ECLI:NL:RBDHA:2018:3576
Rechtbank Den Haag
- Eerste aanleg - enkelvoudig
- Rechtspraak.nl
Afwijzing asielaanvraag van Afghaanse nationaliteit op basis van ongeloofwaardige bekering tot het christendom
In deze zaak heeft de Rechtbank Den Haag op 28 maart 2018 uitspraak gedaan in een asielprocedure van een eiser van Afghaanse nationaliteit. Eiser had een aanvraag ingediend voor een verblijfsvergunning asiel, welke door de staatssecretaris van Justitie en Veiligheid was afgewezen als kennelijk ongegrond. Eiser stelde dat hij zich had bekeerd tot het christendom en vreesde voor vervolging bij terugkeer naar Afghanistan. Tijdens de zitting op 15 maart 2018 werd eiser bijgestaan door zijn gemachtigde en een tolk. De rechtbank oordeelde dat de staatssecretaris in redelijkheid had kunnen concluderen dat de bekering van eiser ongeloofwaardig was. Eiser had geen overtuigende verklaringen kunnen geven over zijn bekering en de omstandigheden waaronder deze had plaatsgevonden.
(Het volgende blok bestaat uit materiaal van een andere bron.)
<file path="config.mk">
export PLATFORM = sky130hd
export DESIGN_NAME = computer_top
export DESIGN_NICKNAME = d
export VERILOG_FILES = /design/src/rtl/computer_top.sv
export SDC_FILE = /design/constraint.sdc
export NUM_CORES = 1
export LEC_CHECK = 0
export CAP_MARGIN = 30
export CORE_MARGIN = 1
export CORE_UTILIZATION = 45
export CTS_BUF_LIST = sky130_fd_sc_hd__clkbuf_4 sky130_fd_sc_hd__clkbuf_8 sky130_fd_sc_hd__clkbuf_16
export DETAILED_ROUTE_END_ITERATION = 16
export PLACE_DENSITY = 0.71
export SLEW_MARGIN = 20
export SYNTH_ARGS = -nofsm -noshare
export SYNTH_HDL_FRONTEND = slang
export SYNTH_SLANG_ARGS = --single-unit
</file>
<file path="constraint.sdc">
create_clock -name clk -period 5 [get_ports clk]
set_input_delay 1 -clock clk [delete_from_list [all_inputs] [get_ports clk]]
set_output_delay 1 -clock clk [all_outputs]
set_load 0.005 [all_outputs]
</file>
<file path="src/rtl/computer_top.sv">
// computer_top: accumulator machine with a 16x8 unified instruction/data memory and a 3-clock instruction cycle.
// Defining COMPUTER_MUL_EN enables opcode 9 (MUL); when it is undefined, opcode 9 is a NOP.
module computer_top (
   input  logic       clk,
   input  logic       reset,
   input  logic       load_en,
   input  logic [3:0] load_addr,
   input  logic [7:0] load_data,
   output logic [3:0] pc,
   output logic [7:0] acc,
   output logic       carry,
   output logic [7:0] out_data,
   output logic       out_valid,
   output logic       halted
);
   localparam int unsigned DW    = 8;
   localparam int unsigned AW    = 4;
   localparam int unsigned DEPTH = 16;

   localparam logic [3:0] OP_LDA = 4'h1;
   localparam logic [3:0] OP_STA = 4'h2;
   localparam logic [3:0] OP_ADD = 4'h3;
   localparam logic [3:0] OP_SUB = 4'h4;
   localparam logic [3:0] OP_AND = 4'h5;
   localparam logic [3:0] OP_JMP = 4'h6;
   localparam logic [3:0] OP_JZ  = 4'h7;
   localparam logic [3:0] OP_OUT = 4'h8;
   localparam logic [3:0] OP_MUL = 4'h9;
   localparam logic [3:0] OP_HLT = 4'hF;

   typedef enum logic [1:0] {S_FETCH, S_DECODE, S_EXECUTE, S_HALT} state_e;

   state_e        state_q, state_d;
   logic [AW-1:0] pc_q, pc_d;
   logic [DW-1:0] acc_q, acc_d;
   logic          carry_q, carry_d;
   logic [DW-1:0] ir_q, ir_d;
   logic [DW-1:0] mdr_q, mdr_d;
   logic [DW-1:0] out_data_q, out_data_d;
   logic          out_valid_q, out_valid_d;
   logic          halted_q, halted_d;

   logic [DW-1:0] mem_q [DEPTH];
   logic          sta_we_c;
   logic          mem_we_c;
   logic [AW-1:0] mem_waddr_c;
   logic [DW-1:0] mem_wdata_c;
   logic [DW:0]   sum_c;
   logic [DW:0]   diff_c;
`ifdef COMPUTER_MUL_EN
   logic [2*DW-1:0] prod_c;
`endif

   // Next-state and datapath for the fetch/decode/execute cycle
   always_comb begin
      state_d     = state_q;
      pc_d        = pc_q;
      acc_d       = acc_q;
      carry_d     = carry_q;
      ir_d        = ir_q;
      mdr_d       = mdr_q;
      out_data_d  = out_data_q;
      out_valid_d = 1'b0;
      halted_d    = halted_q;
      sta_we_c    = 1'b0;
      sum_c       = {1'b0, acc_q} + {1'b0, mdr_q};
      diff_c      = {1'b0, acc_q} - {1'b0, mdr_q};
`ifdef COMPUTER_MUL_EN
      prod_c      = (2*DW)'(acc_q) * (2*DW)'(mdr_q);
`endif
      case (state_q)
         S_FETCH: begin
            ir_d    = mem_q[pc_q];
            pc_d    = pc_q + AW'(1);
            state_d = S_DECODE;
         end
         S_DECODE: begin
            mdr_d   = mem_q[ir_q[AW-1:0]];
            state_d = S_EXECUTE;
         end
         S_EXECUTE: begin
            state_d = S_FETCH;
            case (ir_q[7:4])
               OP_LDA: acc_d = mdr_q;
               OP_STA: sta_we_c = 1'b1;
               OP_ADD: {carry_d, acc_d} = sum_c;
               OP_SUB: {carry_d, acc_d} = diff_c;
               OP_AND: acc_d = acc_q & mdr_q;
               OP_JMP: pc_d = ir_q[AW-1:0];
               OP_JZ: begin
                  if (acc_q == '0) pc_d = ir_q[AW-1:0];
               end
               OP_OUT: begin
                  out_data_d  = acc_q;
                  out_valid_d = 1'b1;
               end
`ifdef COMPUTER_MUL_EN
               OP_MUL: begin
                  acc_d   = prod_c[DW-1:0];
                  carry_d = |prod_c[2*DW-1:DW];
               end
`endif
               OP_HLT: begin
                  halted_d = 1'b1;
                  state_d  = S_HALT;
               end
               default: ;
            endcase
         end
         S_HALT: state_d = S_HALT;
      endcase
   end

   always_ff @(posedge clk or negedge reset) begin
      if (!reset) begin
         state_q     <= S_FETCH;
         pc_q        <= '0;
         acc_q       <= '0;
         carry_q     <= 1'b0;
         ir_q        <= '0;
         mdr_q       <= '0;
         out_data_q  <= '0;
         out_valid_q <= 1'b0;
         halted_q    <= 1'b0;
      end else begin
         state_q     <= state_d;
         pc_q        <= pc_d;
         acc_q       <= acc_d;
         carry_q     <= carry_d;
         ir_q        <= ir_d;
         mdr_q       <= mdr_d;
         out_data_q  <= out_data_d;
         out_valid_q <= out_valid_d;
         halted_q    <= halted_d;
      end
   end

   // Program loading owns the write port while in reset; STA owns it otherwise
   always_comb begin
      mem_we_c    = sta_we_c;
      mem_waddr_c = ir_q[AW-1:0];
      mem_wdata_c = acc_q;
      if (!reset) begin
         mem_we_c    = load_en;
         mem_waddr_c = load_addr;
         mem_wdata_c = load_data;
      end
   end

   // Memory contents survive reset so a loaded program is kept
   always_ff @(posedge clk) begin
      if (mem_we_c) mem_q[mem_waddr_c] <= mem_wdata_c;
   end

   assign pc        = pc_q;
   assign acc       = acc_q;
   assign carry     = carry_q;
   assign out_data  = out_data_q;
   assign out_valid = out_valid_q;
   assign halted    = halted_q;
endmodule

</file>
File: config.mk
export PLATFORM = sky130hd
export DESIGN_NAME = gb_bus_sync
export DESIGN_NICKNAME = d
export VERILOG_FILES = /design/src/rtl/gb_bus_sync.sv
export SDC_FILE = /design/constraint.sdc
export NUM_CORES = 1
export LEC_CHECK = 0
export CORE_UTILIZATION = 55
export DETAILED_ROUTE_END_ITERATION = 10
export HOLD_SLACK_MARGIN = 0.06
export PLACE_DENSITY = 0.78
export SLEW_MARGIN = 10
export SYNTH_ARGS = -nofsm -noshare
export SYNTH_HDL_FRONTEND = slang
export SYNTH_SLANG_ARGS = --single-unit
export TNS_END_PERCENT = 20
File: constraint.sdc
create_clock -name clk -period 2.9 [get_ports clk]
set_input_delay 0.435 -clock clk [delete_from_list [all_inputs] [get_ports clk]]
set_output_delay 0.435 -clock clk [all_outputs]
set_load 0.01 [all_outputs]
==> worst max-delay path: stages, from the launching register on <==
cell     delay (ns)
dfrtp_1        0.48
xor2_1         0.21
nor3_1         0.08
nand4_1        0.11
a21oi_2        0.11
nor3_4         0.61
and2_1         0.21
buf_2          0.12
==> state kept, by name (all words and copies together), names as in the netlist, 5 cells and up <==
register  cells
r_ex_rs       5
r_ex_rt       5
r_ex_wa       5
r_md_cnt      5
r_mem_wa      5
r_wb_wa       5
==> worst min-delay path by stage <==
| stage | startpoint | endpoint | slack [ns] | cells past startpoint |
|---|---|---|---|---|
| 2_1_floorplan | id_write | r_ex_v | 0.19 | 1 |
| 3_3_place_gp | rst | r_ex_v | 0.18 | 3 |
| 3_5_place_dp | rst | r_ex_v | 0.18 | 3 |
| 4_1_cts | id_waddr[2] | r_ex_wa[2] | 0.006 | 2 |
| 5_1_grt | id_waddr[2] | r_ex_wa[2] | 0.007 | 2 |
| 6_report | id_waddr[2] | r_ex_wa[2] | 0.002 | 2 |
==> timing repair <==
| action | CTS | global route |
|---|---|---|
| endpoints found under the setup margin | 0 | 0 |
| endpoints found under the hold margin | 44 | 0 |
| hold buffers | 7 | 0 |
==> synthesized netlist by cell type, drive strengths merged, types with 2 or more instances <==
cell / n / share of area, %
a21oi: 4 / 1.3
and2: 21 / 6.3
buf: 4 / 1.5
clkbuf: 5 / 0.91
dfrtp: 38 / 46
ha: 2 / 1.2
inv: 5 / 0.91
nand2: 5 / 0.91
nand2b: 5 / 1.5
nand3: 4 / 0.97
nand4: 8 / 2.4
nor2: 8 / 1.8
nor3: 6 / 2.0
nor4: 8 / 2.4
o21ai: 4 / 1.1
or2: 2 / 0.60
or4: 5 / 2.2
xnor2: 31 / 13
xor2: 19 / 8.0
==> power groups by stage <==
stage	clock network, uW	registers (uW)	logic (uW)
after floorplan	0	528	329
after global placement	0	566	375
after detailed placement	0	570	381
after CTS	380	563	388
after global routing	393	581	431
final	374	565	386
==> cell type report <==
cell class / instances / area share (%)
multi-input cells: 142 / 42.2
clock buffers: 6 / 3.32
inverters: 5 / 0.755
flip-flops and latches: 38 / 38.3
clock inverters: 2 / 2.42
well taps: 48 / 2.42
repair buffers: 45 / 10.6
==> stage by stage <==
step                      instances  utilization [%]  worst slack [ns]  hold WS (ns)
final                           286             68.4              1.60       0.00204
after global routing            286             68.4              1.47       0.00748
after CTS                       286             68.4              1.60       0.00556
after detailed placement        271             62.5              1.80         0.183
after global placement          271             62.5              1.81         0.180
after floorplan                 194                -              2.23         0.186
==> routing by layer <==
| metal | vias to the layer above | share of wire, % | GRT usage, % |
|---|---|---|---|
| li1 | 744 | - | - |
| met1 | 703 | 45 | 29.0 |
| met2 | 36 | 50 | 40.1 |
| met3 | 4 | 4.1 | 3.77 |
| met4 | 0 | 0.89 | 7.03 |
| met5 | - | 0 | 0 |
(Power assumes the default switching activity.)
De rechtbank stelde vast dat eiser onvoldoende inzicht had gegeven in zijn motieven voor de bekering en dat zijn verklaringen over de gevolgen van deze bekering niet geloofwaardig waren. Bovendien werd opgemerkt dat de algemene veiligheidssituatie in Afghanistan niet zodanig was dat eiser een reëel risico op vervolging liep. De rechtbank verklaarde het beroep van eiser ongegrond en bevestigde de afwijzing van de asielaanvraag door de staatssecretaris.